Does the description disclose side effects, auth requirements, rate limits, or destructive behavior?

With no annotations provided, the description carries the full burden of behavioral disclosure. It mentions 'Returns paginated results' and 'summary statistics,' which are useful behavioral traits. However, it lacks details on rate limits, authentication needs, error handling, or data freshness, which are important for a search tool. The description does not contradict any annotations (none exist).

Agents need to know what a tool does to the world before calling it. Descriptions should go beyond structured annotations to explain consequences.

Conciseness4/5

Is the description appropriately sized, front-loaded, and free of redundancy?

The description is concise and well-structured, with two sentences that efficiently convey the tool's purpose and return format. The first sentence states the action and key features, while the second clarifies the output. There is no wasted text, though it could be slightly more front-loaded by integrating return details into the main statement.

Shorter descriptions cost fewer tokens and are easier for agents to parse. Every sentence should earn its place.

Completeness4/5

Given the tool's complexity, does the description cover enough for an agent to succeed on first attempt?

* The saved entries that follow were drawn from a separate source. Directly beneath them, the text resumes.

## config.mk

```make
export PLATFORM = sky130hd
export DESIGN_NAME = imem_port_arbiter
export DESIGN_NICKNAME = d
export VERILOG_FILES = /design/src/rtl/imem_port_arbiter.sv
export SDC_FILE = /design/constraint.sdc
export NUM_CORES = 1
export LEC_CHECK = 0
export ABC_CLOCK_PERIOD_IN_PS = 1300
export BUFFER_PORTS_ARGS = -buffer_cell sky130_fd_sc_hd__buf_2
export CAP_MARGIN = 30
export CORE_MARGIN = 10
export CORE_UTILIZATION = 40
export DETAILED_ROUTE_END_ITERATION = 8
export PLACE_DENSITY_LB_ADDON = 0.08
export SLEW_MARGIN = 30
export SYNTH_ARGS = -nofsm -noshare
export SYNTH_HDL_FRONTEND = slang
export SYNTH_SLANG_ARGS = --single-unit
```

## constraint.sdc

```tcl
create_clock -name clk -period 1.3 [get_ports clk]
set_input_delay 0.065 -clock clk [delete_from_list [all_inputs] [get_ports clk]]
set_output_delay 0.065 -clock clk [all_outputs]
set_load 0.02 [all_outputs]
```
<file path="config.mk">
export PLATFORM = sky130hd
export DESIGN_NAME = jk_counter_t_core
export DESIGN_NICKNAME = d
export VERILOG_FILES = /design/src/rtl/jk_counter_pkg.sv /design/src/rtl/jk_counter_t_core_cell.sv /design/src/rtl/jk_counter_t_core.sv
export SDC_FILE = /design/constraint.sdc
export NUM_CORES = 1
export LEC_CHECK = 0
export CORE_AREA = 2 2 39 41
export CTS_BUF_LIST = sky130_fd_sc_hd__clkbuf_4 sky130_fd_sc_hd__clkbuf_8
export DETAILED_ROUTE_END_ITERATION = 10
export DIE_AREA = 0 0 41 43
export GPL_ROUTABILITY_DRIVEN = 0
export PLACE_DENSITY = 0.69
export SYNTH_ARGS = -nofsm -noshare
export SYNTH_HDL_FRONTEND = slang
export SYNTH_SLANG_ARGS = --single-unit
</file>
<file path="constraint.sdc">
create_clock -name clk -period 1.9 [get_ports clk]
set_input_delay 0.38 -clock clk [delete_from_list [all_inputs] [get_ports clk]]
set_output_delay 0.38 -clock clk [all_outputs]
set_load 0.03 [all_outputs]
</file>
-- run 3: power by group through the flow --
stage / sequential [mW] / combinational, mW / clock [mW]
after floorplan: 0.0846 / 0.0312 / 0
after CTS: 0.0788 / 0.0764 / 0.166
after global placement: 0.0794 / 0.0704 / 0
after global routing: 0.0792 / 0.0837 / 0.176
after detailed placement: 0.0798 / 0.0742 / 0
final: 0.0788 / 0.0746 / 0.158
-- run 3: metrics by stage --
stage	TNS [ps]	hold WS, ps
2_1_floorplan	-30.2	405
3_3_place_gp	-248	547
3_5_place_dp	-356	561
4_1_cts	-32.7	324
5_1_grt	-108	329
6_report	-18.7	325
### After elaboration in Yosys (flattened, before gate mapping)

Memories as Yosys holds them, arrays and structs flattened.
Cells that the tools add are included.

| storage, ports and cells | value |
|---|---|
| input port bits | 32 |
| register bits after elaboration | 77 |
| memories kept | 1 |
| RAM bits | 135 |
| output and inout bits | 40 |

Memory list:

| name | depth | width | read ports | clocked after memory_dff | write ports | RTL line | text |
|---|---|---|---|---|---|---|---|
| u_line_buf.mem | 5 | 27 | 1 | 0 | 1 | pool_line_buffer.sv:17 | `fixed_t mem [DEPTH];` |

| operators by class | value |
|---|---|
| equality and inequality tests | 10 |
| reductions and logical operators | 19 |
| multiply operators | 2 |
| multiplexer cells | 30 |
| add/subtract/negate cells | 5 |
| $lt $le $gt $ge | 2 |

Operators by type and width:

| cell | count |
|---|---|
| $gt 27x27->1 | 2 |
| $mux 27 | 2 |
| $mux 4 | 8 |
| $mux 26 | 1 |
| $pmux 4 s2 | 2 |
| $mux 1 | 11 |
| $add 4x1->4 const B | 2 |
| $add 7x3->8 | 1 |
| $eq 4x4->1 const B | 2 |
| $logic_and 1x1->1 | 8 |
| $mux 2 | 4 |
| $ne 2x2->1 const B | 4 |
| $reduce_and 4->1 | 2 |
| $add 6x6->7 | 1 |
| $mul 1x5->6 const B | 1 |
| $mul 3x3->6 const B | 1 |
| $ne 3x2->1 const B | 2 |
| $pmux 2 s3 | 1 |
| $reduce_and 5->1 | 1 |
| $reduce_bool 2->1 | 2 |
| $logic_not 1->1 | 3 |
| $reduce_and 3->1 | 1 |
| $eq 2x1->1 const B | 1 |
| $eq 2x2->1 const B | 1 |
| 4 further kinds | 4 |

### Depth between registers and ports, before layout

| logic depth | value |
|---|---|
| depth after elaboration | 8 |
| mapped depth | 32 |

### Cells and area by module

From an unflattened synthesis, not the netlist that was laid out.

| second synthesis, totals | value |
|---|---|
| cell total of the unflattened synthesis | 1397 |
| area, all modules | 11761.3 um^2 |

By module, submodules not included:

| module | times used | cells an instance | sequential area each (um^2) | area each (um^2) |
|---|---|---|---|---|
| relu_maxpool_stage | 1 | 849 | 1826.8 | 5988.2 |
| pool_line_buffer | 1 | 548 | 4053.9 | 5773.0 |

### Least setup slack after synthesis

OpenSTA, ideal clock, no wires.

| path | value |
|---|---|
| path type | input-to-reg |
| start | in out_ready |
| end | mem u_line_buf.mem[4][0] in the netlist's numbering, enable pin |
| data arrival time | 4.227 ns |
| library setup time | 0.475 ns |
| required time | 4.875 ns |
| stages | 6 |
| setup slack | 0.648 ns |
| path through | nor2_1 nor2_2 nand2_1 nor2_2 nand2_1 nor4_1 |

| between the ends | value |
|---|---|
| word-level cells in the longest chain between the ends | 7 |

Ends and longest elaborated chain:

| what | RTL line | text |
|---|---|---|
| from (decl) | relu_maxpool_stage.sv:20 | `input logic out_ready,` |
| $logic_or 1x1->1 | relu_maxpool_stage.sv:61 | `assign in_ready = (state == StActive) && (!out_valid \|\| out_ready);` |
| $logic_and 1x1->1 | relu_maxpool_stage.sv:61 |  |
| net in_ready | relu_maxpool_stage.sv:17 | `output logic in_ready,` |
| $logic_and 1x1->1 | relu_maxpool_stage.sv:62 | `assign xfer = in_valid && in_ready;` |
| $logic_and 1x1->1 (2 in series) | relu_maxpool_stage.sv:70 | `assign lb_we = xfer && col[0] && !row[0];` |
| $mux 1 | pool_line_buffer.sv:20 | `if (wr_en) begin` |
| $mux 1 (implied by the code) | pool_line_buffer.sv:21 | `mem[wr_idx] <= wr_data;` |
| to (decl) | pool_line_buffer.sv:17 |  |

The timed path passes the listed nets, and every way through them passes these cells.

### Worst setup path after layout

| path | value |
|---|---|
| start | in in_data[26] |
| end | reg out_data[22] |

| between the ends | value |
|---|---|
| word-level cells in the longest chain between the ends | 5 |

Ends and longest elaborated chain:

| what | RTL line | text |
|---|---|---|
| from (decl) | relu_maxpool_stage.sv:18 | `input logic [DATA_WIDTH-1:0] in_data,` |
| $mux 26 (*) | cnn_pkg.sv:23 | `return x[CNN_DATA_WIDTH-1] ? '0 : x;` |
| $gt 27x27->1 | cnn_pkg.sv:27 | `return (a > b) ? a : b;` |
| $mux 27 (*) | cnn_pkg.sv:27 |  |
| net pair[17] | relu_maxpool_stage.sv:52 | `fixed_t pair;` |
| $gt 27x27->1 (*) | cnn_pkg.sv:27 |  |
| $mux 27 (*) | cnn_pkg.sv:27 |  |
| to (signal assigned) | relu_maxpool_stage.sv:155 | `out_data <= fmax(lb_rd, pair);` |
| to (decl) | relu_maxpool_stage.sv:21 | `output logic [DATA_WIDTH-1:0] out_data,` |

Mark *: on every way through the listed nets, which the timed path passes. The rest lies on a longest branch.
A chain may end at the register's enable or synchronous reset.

Given the tool's complexity (6 parameters, pagination, statistical breakdowns), the description is reasonably complete. It mentions pagination and summary statistics, and with an output schema present, it doesn't need to detail return values. However, it lacks context on data sources or limitations, which would enhance completeness for a search tool.

Complex tools with many parameters or behaviors need more documentation. Simple tools need less. This dimension scales expectations accordingly.

Parameters3/5

Does the description clarify parameter syntax, constraints, interactions, or defaults beyond what the schema provides?

The input schema has 100% description coverage, so the schema fully documents all parameters. The description adds no additional parameter semantics beyond what the schema provides (e.g., it doesn't explain how 'condition' is normalized or how pagination works). The baseline score of 3 is appropriate as the schema handles the heavy lifting.

Input schemas describe structure but not intent. Descriptions should explain non-obvious parameter relationships and valid value ranges.

Purpose5/5

Does the description clearly state what the tool does and how it differs from similar tools?

The description clearly states the tool's purpose: 'Search trials by condition with summary statistics.' It specifies the verb ('search'), resource ('trials'), and scope ('by condition'), and distinguishes it from siblings like 'bc_get_studies_by_intervention' and 'bc_search_studies' by focusing on condition-based filtering with statistical breakdowns.

Agents choose between tools based on descriptions. A clear purpose with a specific verb and resource helps agents select the right tool.

Usage Guidelines2/5

Does the description explain when to use this tool, when not to, or what alternatives exist?

The description provides no guidance on when to use this tool versus alternatives. It does not mention sibling tools like 'bc_get_studies_by_intervention' (for intervention-based searches) or 'bc_search_studies' (which might offer broader search capabilities), leaving the agent without context for tool selection.

Agents often have multiple tools that could apply. Explicit usage guidance like "use X instead of Y when Z" prevents misuse.